• 27/01/2022

“Il 27 gennaio è un giorno fondamentale perché l’Europa ha deciso di ricordare lo sterminio industrialmente pianificato di milioni di ebrei, rom e sinti, comunisti, disabili mentali e fisici, omosessuali. Un giornata istituzionalizzata che dovrebbe servire come analisi e monito.

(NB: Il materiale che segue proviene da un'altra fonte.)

Context: an optimization exercise on an open-source flow, tuned for small area and a short achievable clock period. The choices shown serve that exercise and are no tape-out recipe. In this exercise RTL edits were held to simulation tests only and were not proved equivalent to the original. No activity file was given, so power comes from the tool's default toggle rates.

## T
Design processor_arm, start of the top module:
module processor_arm #(parameter N = 64)
                      (input  logic CLOCK_50, reset,
                       input  logic ExtIRQ,
                       output logic [N-1:0] IM_addr,
                       input  logic [31:0] IM_readData,
                       output logic [N-1:0] DM_writeData, DM_addr,
                       input  logic [N-1:0] DM_readData,
                       output logic DM_writeEnable, DM_readEnable,
                       output logic ExtIAck);
Size in the first run: ~8800 cells after synthesis, roughly 290 I/O pins, about 97000 µm² of cells after synthesis.
clock: 17.0 ns
lec_check: 0
cap_margin: 30
cell_pad_in_sites_detail_placement: 1
cell_pad_in_sites_global_placement: 1
core_margin: 2
core_utilization: 58
place_density: 0.62
slew_margin: 30
synth_hierarchical: 1
standard.sh (not shown) runs the stock make flow with config.mk's settings and CLKGATE_MAP_FILE= SYNTH_SCRIPT=/design/flow/synth_recipe.tcl, a recipe that flattens the netlist after the stock synthesis.
==> flow/flow/run.sh <==
#!/bin/bash
# Layout flow: the standard synthesis, then the standard ORFS layout with
#  - small buffers on the ports,
#  - a clock tree of clkbuf_8 on clusters of up to 16 flip-flops, no dummy loads,
#  - no gate cloning in timing repair (a clone can overload its driver once
#    the nets are routed).
set -euo pipefail
CTS="-sink_clustering_enable -repair_clock_nets -buf_list sky130_fd_sc_hd__clkbuf_8 -dont_use_dummy_load -sink_clustering_size 16 -sink_clustering_max_diameter 50"
bash standard.sh synth > synth.log 2>&1
bash standard.sh SETUP_SLACK_MARGIN=6.5 SKIP_GATE_CLONING=1 \
  "BUFFER_PORTS_ARGS=-buffer_cell sky130_fd_sc_hd__buf_2" "CTS_ARGS=$CTS" \
  cts > layout_cts.log 2>&1
bash standard.sh SETUP_SLACK_MARGIN=6.5 SKIP_GATE_CLONING=1 \
  "BUFFER_PORTS_ARGS=-buffer_cell sky130_fd_sc_hd__buf_2" "CTS_ARGS=$CTS" \
  finish > layout.log 2>&1
T finished every stage; the final checks, however, were not passed, the failures being max-capacitance violations, max-slew violations.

Tuttavia, quello che è successo in questi mesi ci dice che il pericolo non è passato. Che ogni giorno, e non solo il 27 gennaio, dovrebbe essere usato per anteporre la conoscenza alla confusione e alla semplificazione. Giusto qualche giorno fa, a Torino, un ragazzino è stato aggredito da coetanei perché ebreo. Ogni settimana contiamo centinaia di persone morte nel Mediterrano nel tentativo di una vita più dignitosa, per tacere di quello che sappiamo, ma preferiamo ignorare, dei lager libici. Ma quello che più mi preoccupa è che fin dall’inizio della pandemia abbiamo assistito ovunque al diffondersi di inquietanti analogie tra la Shoah e l’emergenza sanitaria. I manifestanti no-vax che sfilano con la stella gialla o vestiti da deportati, gli pseudo intellettuali che azzardano paragoni su presunte perdite di libertà individuali, i negazionisti del virus che si sentono partigiani, ci devono mettere in allarme sul livello di conoscenza complessiva dei fondamentali della storia e del civismo. Stiamo assistendo a una involuzione del pensiero che non può essere derubricata a boutade ma che deve essere analizzata e combattuta. Per questo occorre togliere da questo giorno ogni granello di retorica e renderlo dinamico, per tutto il resto dell’anno. Vanno messi in discussione i processi per riflettere sui compiti di una società aperta. Va alimentata ogni giorno una memoria condivisa che è alla base di ogni democrazia compiuta”.

Così in una nota il deputato del Partito Democratico Paolo Lattanzio, membro della Commissione Cultura della Camera.